この間に酸素は赤血球によって体の隅々にまで運ばれ、不要となった二酸化炭素が排出されます。
この一連の流れを”呼吸”と呼んでいます。
呼吸は成人の安静時で1分間に16~20回繰り返され、8~10ℓ(1回当たり500㎖)の空気が出入りします。
肺は心臓などと共に、“胸郭(きょうかく)”と呼ばれる肋骨(ろっこつ)をはじめとする37の骨と、肋間筋などの筋肉で覆われるかご型の枠の中に収まっています。この胸郭は、後ろ側の背骨(胸椎)と前側の胸骨との間に左右対象の肋骨が関節によって連なり、肋骨間には内外二層の肋間筋がびっしりと張っています。
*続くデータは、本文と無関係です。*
`src/verilog/fcl_pkg.sv`:
```
/*
 * Shared constants and types of the filter configuration loader: command codes,
 * serial opcodes, timing counts, parser and master states, the word that goes
 * to the filter core, and the loader's complete state.
 * Assumes a 25 MHz core clock; every timing count below is derived from that rate.
 */
package fcl_pkg;
    // Core clock and the times derived from it
    localparam int CLK_KHZ = 25000;
    localparam int READY_PULSE_NS = 1000;
    localparam logic [4:0] READY_CYCLES = 5'(READY_PULSE_NS * CLK_KHZ / 1000000);
    localparam int PROM_SCK_KHZ = 1024;
    // Half period rounds up, so the prom clock never runs faster than nominal
    localparam logic [3:0] PROM_HALF_CYCLES =
        4'((CLK_KHZ + 2 * PROM_SCK_KHZ - 1) / (2 * PROM_SCK_KHZ));
    localparam int SAMPLE_US_DEFAULT = 2000;

    // Configuration command codes
    localparam logic [7:0] CMD_REG = 8'h01;
    localparam logic [7:0] CMD_FIR = 8'h02;
    localparam logic [7:0] CMD_IIR = 8'h03;
    localparam logic [7:0] CMD_SEL = 8'h04;
    localparam logic [7:0] CMD_PAT = 8'h05;
    localparam logic [7:0] CMD_PAT_ROM = 8'h06;
    localparam logic [7:0] CMD_START = 8'h07;
    localparam logic [10:0] IIR_WORDS = 11'h008;
    localparam logic [23:0] COEF_PRESET = 24'h002200;

    // Serial framing
    localparam logic [7:0] PROM_READ_OP = 8'h03;
    localparam logic [15:0] PROM_FIRST_ADDR = 16'h0010;
    localparam logic [7:0] HOST_WRITE_OP = 8'h02;
    localparam logic [7:0] HOST_READ_OP = 8'h03;
    localparam logic [7:0] HOST_STATUS_ADDR = 8'h01;
    localparam logic [5:0] HDR_BITS = 6'h18;
    localparam logic [5:0] HDR_LAST_DATA_BIT = 6'h1f;

    localparam int FIFO_DEPTH = 16;

    typedef enum logic [3:0] {
        P_CMD = 4'b0000, P_REG_ADDR = 4'b0001, P_REG_DATA = 4'b0010,
        P_CNT_A = 4'b0011, P_CNT_B = 4'b0100, P_FIR = 4'b0101, P_IIR = 4'b0110,
        P_SEL = 4'b0111, P_PAT_CNT = 4'b1000, P_PAT = 4'b1001, P_DONE = 4'b1010
    } fcl_parse_t;

    typedef enum logic [1:0] {
        M_IDLE = 2'b00, M_RUN = 2'b01, M_DONE = 2'b10
    } fcl_master_t;

    typedef enum logic [3:0] {
        T_REG_ADDR = 4'b0000, T_REG_DATA = 4'b0001, T_COEF_A = 4'b0010,
        T_COEF_B = 4'b0011, T_IIR = 4'b0100, T_SEL = 4'b0101, T_PAT = 4'b0110,
        T_PAT_ROM = 4'b0111, T_START = 4'b1000
    } fcl_tag_t;

    typedef struct packed {
        fcl_tag_t tag;
        logic [23:0] data;
    } fcl_word_t;

    typedef struct packed {
        logic [1:0] bootSync;
        logic [1:0] misoSync;
        logic [1:0] mosiSync;
        logic [2:0] sckSync;
        logic [2:0] selSync;
        logic [1:0] bootWait;
        logic bootFromProm;
        fcl_parse_t ps;
        logic [23:0] acc;
        logic [1:0] byteIdx;
        logic [10:0] leftA;
        logic [10:0] leftB;
        logic pend;
        fcl_word_t pendWord;
        logic [23:0] coefSel;
        logic builtInPattern;
        logic running;
        logic [19:0] sampleCnt;
        logic firstSample;
        fcl_master_t ms;
        logic [3:0] div;
        logic sck;
        logic [5:0] bitCnt;
        logic [31:0] txSh;
        logic [7:0] rxSh;
        logic [7:0] sRx;
        logic [2:0] sBit;
        logic [1:0] sByte;
        logic [7:0] sOp;
        logic [7:0] sAddr;
        logic [7:0] sTx;
        logic armed;
        logic [4:0] pulse;
    } fcl_state_t;
endpackage

```
`src/verilog/fcl_loader.sv`:
```
/*
 * Configuration loader of the decimation filter, plus its output word FIFO.
 * Assumes one 25 MHz clock with synchronous active-low reset; all serial pins
 * come from outside and are resynchronised; two-way pins are split into out and
 * an active-low output enable, and the wire is resolved outside this file.
 */
`timescale 1ns/1ps

module fcl_fifo #(
    parameter int WIDTH = 28,
    parameter int DEPTH = 16
) (
    input wire logic clk,
    input wire logic rst_b,
    input wire logic inValid,
    output logic inReady,
    input wire logic [WIDTH-1:0] inData,
    output logic outValid,
    input wire logic outReady,
    output logic [WIDTH-1:0] outData
);
    localparam int AW = $clog2(DEPTH);
    typedef struct packed {
        logic [DEPTH-1:0][WIDTH-1:0] mem;
        logic [AW-1:0] rd;
        logic [AW-1:0] wr;
        logic [AW:0] count;
    } fcl_fifo_state_t;
    fcl_fifo_state_t s, next_s;
    logic doPush, doPop;

    // Full and empty come straight from the fill count
    assign inReady = (s.count != (AW + 1)'(DEPTH));
    assign outValid = (s.count != '0);
    assign outData = s.mem[s.rd];
    assign doPush = inValid && inReady;
    assign doPop = outValid && outReady;

    always_comb begin
        next_s = s;
        if (doPush) begin
            next_s.mem[s.wr] = inData;
            next_s.wr = s.wr + 1'b1;
        end
        if (doPop) begin
            next_s.rd = s.rd + 1'b1;
        end
        next_s.count = s.count + (AW + 1)'(doPush) - (AW + 1)'(doPop);
    end

    always_ff @(posedge clk) begin
        if (!rst_b) begin
            s <= '0;
        end else begin
            s <= next_s;
        end
    end
endmodule

// Operation
// - Command 01 takes a register word then a value, writes value to it.
// - Command 02 takes two stage counts, then that many concatenated coefficients.
// - Command 03 takes exactly eight recursive filter coefficient words in order.
// - Command 04 takes one selector word choosing on-chip coefficient sets.
// - Command 05 takes a count, then that many test pattern words.
// - Command 06 picks the built-in test pattern, no data words.
// - Command 07 starts filtering; first sample one sample period later.
// - List commands accept a variable number of words after their counts.
// - Strap low after reset: accept commands from an external controller.
// - Controller boot uses only select, clock, data and ready pins.
// - Incoming data changes on falling clock, sampled on rising clock.
// - Read data shifts out on falling edges, open drain only.
// - One active-low 1 us ready pulse when ready for next transaction; the code pulses only after write frames, not after reads.
// - Host transaction: 8-bit opcode, 8-bit address, then 24-bit words.
// - Strap high after reset: act as master and read the serial prom.
// - Prom boot reads from location 10 onward until the start command.
// - Each prom fetch sends read opcode 03, a 16-bit address, then data.
// - Serial pins float whenever the port is inactive.
module fcl_loader
    import fcl_pkg::*;
#(
    parameter int SAMPLE_US = fcl_pkg::SAMPLE_US_DEFAULT
) (
    input wire logic clk,
    input wire logic rst_b,
    input wire logic bootStrap,
    input wire logic host_select_n,
    input wire logic cfgSerialClockIn,
    output logic cfgSerialClockOut,
    output logic cfgSerialClockOe_b,
    output logic prom_select_n,
    output logic promSelectOe_b,
    input wire logic mosiIn,
    output logic mosiOut,
    output logic mosiOe_b,
    input wire logic misoIn,
    output logic misoOut,
    output logic misoOe_b,
    output logic ready_pulse_n,
    output logic cfgValid,
    input wire logic cfgReady,
    output fcl_pkg::fcl_word_t cfgWord,
    output logic [23:0] coef_source_select,
    output logic presetSelected,
    output logic builtInPattern,
    output logic filterRunning,
    output logic firstSampleDue
);
    import fcl_pkg::*;

    localparam logic [19:0] SAMPLE_CYCLES = 20'(SAMPLE_US * (CLK_KHZ / 1000));

    fcl_state_t s, next_s;
    logic pushReady;
    logic wordDone;
    logic [23:0] wordVal;
    logic inValid;
    logic [7:0] inByte;
    logic bootKnown, hostMode, selActive, sckRise, sckFall, busy, misoDrive;

    // Synchronised pin views; only second and third stages are looked at
    assign bootKnown = (s.bootWait == 2'h3);
    assign hostMode = bootKnown && !s.bootFromProm;
    assign selActive = hostMode && !s.selSync[1];
    assign sckRise = s.sckSync[1] && !s.sckSync[2];
    assign sckFall = !s.sckSync[1] && s.sckSync[2];
    assign busy = s.armed || s.pend;

    // Master pins drive only while a prom read runs, else they float
    assign cfgSerialClockOut = s.sck;
    assign cfgSerialClockOe_b = (s.ms != M_RUN);
    assign prom_select_n = (s.ms != M_RUN);
    assign promSelectOe_b = (s.ms != M_RUN);
    assign mosiOut = s.txSh[31];
    assign mosiOe_b = (s.ms != M_RUN);
    // Open drain: only ever pulls low, during any read's data bytes
    assign misoDrive = selActive && (s.sOp == HOST_READ_OP) && (s.sByte == 2'h2) && !s.sTx[7];
    assign misoOut = 1'b0;
    assign misoOe_b = !misoDrive;
    assign ready_pulse_n = (s.pulse == 5'h00);
    assign coef_source_select = s.coefSel;
    assign presetSelected = (s.coefSel == COEF_PRESET);
    assign builtInPattern = s.builtInPattern;
    assign filterRunning = s.running;
    assign firstSampleDue = s.firstSample;

    // Parsed words wait here until the filter core drains them
    fcl_fifo #(.WIDTH($bits(fcl_word_t)), .DEPTH(FIFO_DEPTH)) wordFifo (
        .clk(clk),
        .rst_b(rst_b),
        .inValid(s.pend),
        .inReady(pushReady),
        .inData(s.pendWord),
        .outValid(cfgValid),
        .outReady(cfgReady),
        .outData(cfgWord)
    );

    always_comb begin
        next_s = s;
        inValid = 1'b0;
        inByte = 8'h00;
        wordDone = 1'b0;
        wordVal = {s.acc[15:0], 8'h00};
        next_s.bootSync = {s.bootSync[0], bootStrap};
        next_s.misoSync = {s.misoSync[0], misoIn};
        next_s.mosiSync = {s.mosiSync[0], mosiIn};
        next_s.sckSync = {s.sckSync[1:0], cfgSerialClockIn};
        next_s.selSync = {s.selSync[1:0], host_select_n};
        next_s.firstSample = 1'b0;

        // Strap is caught once the synchroniser has filled after reset
        if (!bootKnown) begin
            next_s.bootWait = s.bootWait + 2'h1;
        end
        if (s.bootWait == 2'h2) begin
            next_s.bootFromProm = s.bootSync[1];
        end

        if (s.pend && pushReady) begin
            next_s.pend = 1'b0;
        end

        // Prom master: mode 0, clock held low while a word waits for room
        unique case (s.ms)
            M_IDLE: begin
                if (bootKnown && s.bootFromProm) begin
                    next_s.ms = M_RUN;
                    next_s.txSh = {PROM_READ_OP, PROM_FIRST_ADDR, 8'h00};
                    next_s.bitCnt = 6'h00;
                    next_s.div = 4'h0;
                end
            end
            M_RUN: begin
                next_s.div = s.div + 4'h1;
                if (s.div == PROM_HALF_CYCLES - 4'h1) begin
                    next_s.div = 4'h0;
                    if (!s.sck) begin
                        if (s.ps == P_DONE) begin
                            next_s.ms = M_DONE;
                        end else if (s.bitCnt >= HDR_BITS && s.pend) begin
                            next_s.div = s.div;
                        end else begin
                            next_s.sck = 1'b1;
                            next_s.rxSh = {s.rxSh[6:0], s.misoSync[1]};
                        end
                    end else begin
                        next_s.sck = 1'b0;
                        next_s.txSh = {s.txSh[30:0], 1'b0};
                        next_s.bitCnt = (s.bitCnt == HDR_LAST_DATA_BIT) ? HDR_BITS :
                            s.bitCnt + 6'h01;
                        if (s.bitCnt >= HDR_BITS && s.bitCnt[2:0] == 3'h7) begin
                            inValid = 1'b1;
                            inByte = s.rxSh;
                        end
                    end
                end
            end
            M_DONE: begin
                next_s.sck = 1'b0;
            end
            default: begin
                next_s.ms = M_IDLE;
            end
        endcase

        // Host slave: opcode, address, then data bytes; select high resets framing
        if (hostMode) begin
            // Ready pulse once the last write is fully taken in; a frame end below wins
            if (s.armed && !s.pend && s.pulse == 5'h00) begin
                next_s.armed = 1'b0;
                next_s.pulse = READY_CYCLES;
            end
            if (!selActive) begin
                next_s.sBit = 3'h0;
                next_s.sByte = 2'h0;
                if (s.selSync[1] && !s.selSync[2] && s.sOp == HOST_WRITE_OP) begin
                    next_s.armed = 1'b1;
                end
            end else if (sckRise) begin
                next_s.sRx = {s.sRx[6:0], s.mosiSync[1]};
                next_s.sBit = s.sBit + 3'h1;
                if (s.sBit == 3'h7) begin
                    next_s.sByte = s.sByte + {1'b0, s.sByte != 2'h2};
                    unique case (s.sByte)
                        2'h0: next_s.sOp = {s.sRx[6:0], s.mosiSync[1]};
                        2'h1: begin
                            next_s.sAddr = {s.sRx[6:0], s.mosiSync[1]};
                            next_s.sTx = ({s.sRx[6:0], s.mosiSync[1]} == HOST_STATUS_ADDR) ?
                                {7'h00, busy} : 8'h00;
                        end
                        default: begin
                            if (s.sOp == HOST_WRITE_OP) begin
                                inValid = 1'b1;
                                inByte = {s.sRx[6:0], s.mosiSync[1]};
                            end
                        end
                    endcase
                end
            end else if (sckFall && s.sBit != 3'h0) begin
                next_s.sTx = {s.sTx[6:0], 1'b0};
            end
        end
        if (s.pulse != 5'h00) begin
            next_s.pulse = s.pulse - 5'h01;
        end

        // Word assembly: prom commands are one byte, host commands a full word
        if (inValid && !s.pend) begin
            next_s.acc = {s.acc[15:0], inByte};
            wordVal = {s.acc[15:0], inByte};
            next_s.byteIdx = s.byteIdx + 2'h1;
            if ((s.ps == P_CMD && s.bootFromProm) || s.byteIdx == 2'h2) begin
                next_s.byteIdx = 2'h0;
                wordDone = 1'b1;
            end
        end

        if (wordDone) begin
            unique case (s.ps)
                P_CMD: begin
                    unique case (wordVal[7:0])
                        CMD_REG: next_s.ps = P_REG_ADDR;
                        CMD_FIR: next_s.ps = P_CNT_A;
                        CMD_IIR: begin
                            next_s.ps = P_IIR;
                            next_s.leftA = IIR_WORDS;
                        end
                        CMD_SEL: next_s.ps = P_SEL;
                        CMD_PAT: next_s.ps = P_PAT_CNT;
                        CMD_PAT_ROM: begin
                            next_s.builtInPattern = 1'b1;
                            next_s.pend = 1'b1;
                            next_s.pendWord = '{T_PAT_ROM, wordVal};
                        end
                        CMD_START: begin
                            next_s.ps = P_DONE;
                            next_s.running = 1'b1;
                            next_s.sampleCnt = SAMPLE_CYCLES;
                            next_s.pend = 1'b1;
                            next_s.pendWord = '{T_START, wordVal};
                        end
                        default: next_s.ps = P_CMD;
                    endcase
                end
                P_REG_ADDR: begin
                    next_s.ps = P_REG_DATA;
                    next_s.pend = 1'b1;
                    next_s.pendWord = '{T_REG_ADDR, wordVal};
                end
                P_REG_DATA: begin
                    next_s.ps = P_CMD;
                    next_s.pend = 1'b1;
                    next_s.pendWord = '{T_REG_DATA, wordVal};
                end
                P_CNT_A: begin
                    next_s.leftA = wordVal[10:0];
                    next_s.ps = P_CNT_B;
                end
                P_CNT_B: begin
                    next_s.leftB = wordVal[10:0];
                    next_s.ps = (s.leftA == 11'h000 && wordVal[10:0] == 11'h000) ? P_CMD : P_FIR;
                end
                P_FIR: begin
                    next_s.pend = 1'b1;
                    if (s.leftA != 11'h000) begin
                        next_s.leftA = s.leftA - 11'h001;
                        next_s.pendWord = '{T_COEF_A, wordVal};
                    end else begin
                        next_s.leftB = s.leftB - 11'h001;
                        next_s.pendWord = '{T_COEF_B, wordVal};
                    end
                    if (s.leftA + s.leftB == 11'h001) begin
                        next_s.ps = P_CMD;
                    end
                end
                P_IIR: begin
                    next_s.pend = 1'b1;
                    next_s.pendWord = '{T_IIR, wordVal};
                    next_s.leftA = s.leftA - 11'h001;
                    if (s.leftA == 11'h001) begin
                        next_s.ps = P_CMD;
                    end
                end
                P_SEL: begin
                    next_s.coefSel = wordVal;
                    next_s.pend = 1'b1;
                    next_s.pendWord = '{T_SEL, wordVal};
                    next_s.ps = P_CMD;
                end
                P_PAT_CNT: begin
                    next_s.leftA = wordVal[10:0];
                    next_s.builtInPattern = 1'b0;
                    next_s.ps = (wordVal[10:0] == 11'h000) ? P_CMD : P_PAT;
                end
                P_PAT: begin
                    next_s.pend = 1'b1;
                    next_s.pendWord = '{T_PAT, wordVal};
                    next_s.leftA = s.leftA - 11'h001;
                    if (s.leftA == 11'h001) begin
                        next_s.ps = P_CMD;
                    end
                end
                P_DONE: next_s.ps = P_DONE;
                default: next_s.ps = P_CMD;
            endcase
        end

        // First sample falls due one full sample period after start
        if (s.running && s.sampleCnt != 20'h00000) begin
            next_s.sampleCnt = s.sampleCnt - 20'h00001;
            if (s.sampleCnt == 20'h00001) begin
                next_s.firstSample = 1'b1;
            end
        end
    end

    always_ff @(posedge clk) begin
        if (!rst_b) begin
            s <= '0;
        end else begin
            s <= next_s;
        end
    end
endmodule

```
肺に空気を吸い込むと肋骨は上外方向に動いて広がり、空気を吐くと下内方向に動いて縮み、スムーズな呼吸ができるような仕組みになっているのです。
近年はIT化の進展、静かな環境を好む傾向、加えてコロナ禍の影響など”しゃべる”量や回数が減り、大きな声を出す機会が減っているのではないでしょうか。このことは、肺への空気の出入りが少なくなって、肺の伸び縮み、胸郭の動きの低下などを招くことに繋がっているのです。
日頃から大きな声でしゃべる人は体内に多くの酸素が取り入れられ、元気です。
自然豊かな森林に行くと自然に呼吸が大きくなります。ラジオ体操の最初と終わりには深呼吸が組み込まれています。歌を歌う、吹奏楽を演奏する、吹き矢に興じるなどは、肺を最大限に伸び縮みさせ、これに伴って胸郭もスムーズに動くため、身体全体に良い影響を与えています。これとは逆に、肺に病状があればもちろんのこと、胸郭や呼吸に関わる関節や筋肉に痛みや不具合があれば円滑な動きは損なわれ、呼吸を制限してしまうこととなります。
背中が痛い、肩が凝るなどといった胸郭周囲の症状に対する当院の三療(鍼・あん摩・指圧・マッサージ・灸)治療では、呼吸の深さや胸郭の動きにも着目し、これらを制限している痛みや筋肉の緊張を取り除くことで良好で長持ちする効果の実現を目指しています。
また呼吸に基いた胸郭の動きのトレーニングや深い呼吸を推奨するアドバイスを行うことで、よりスピーディーな回復を助け、痛みなどの予防に寄与できるよう取り組んでいます。
”十日間三療コラム”は今号で25号となりました。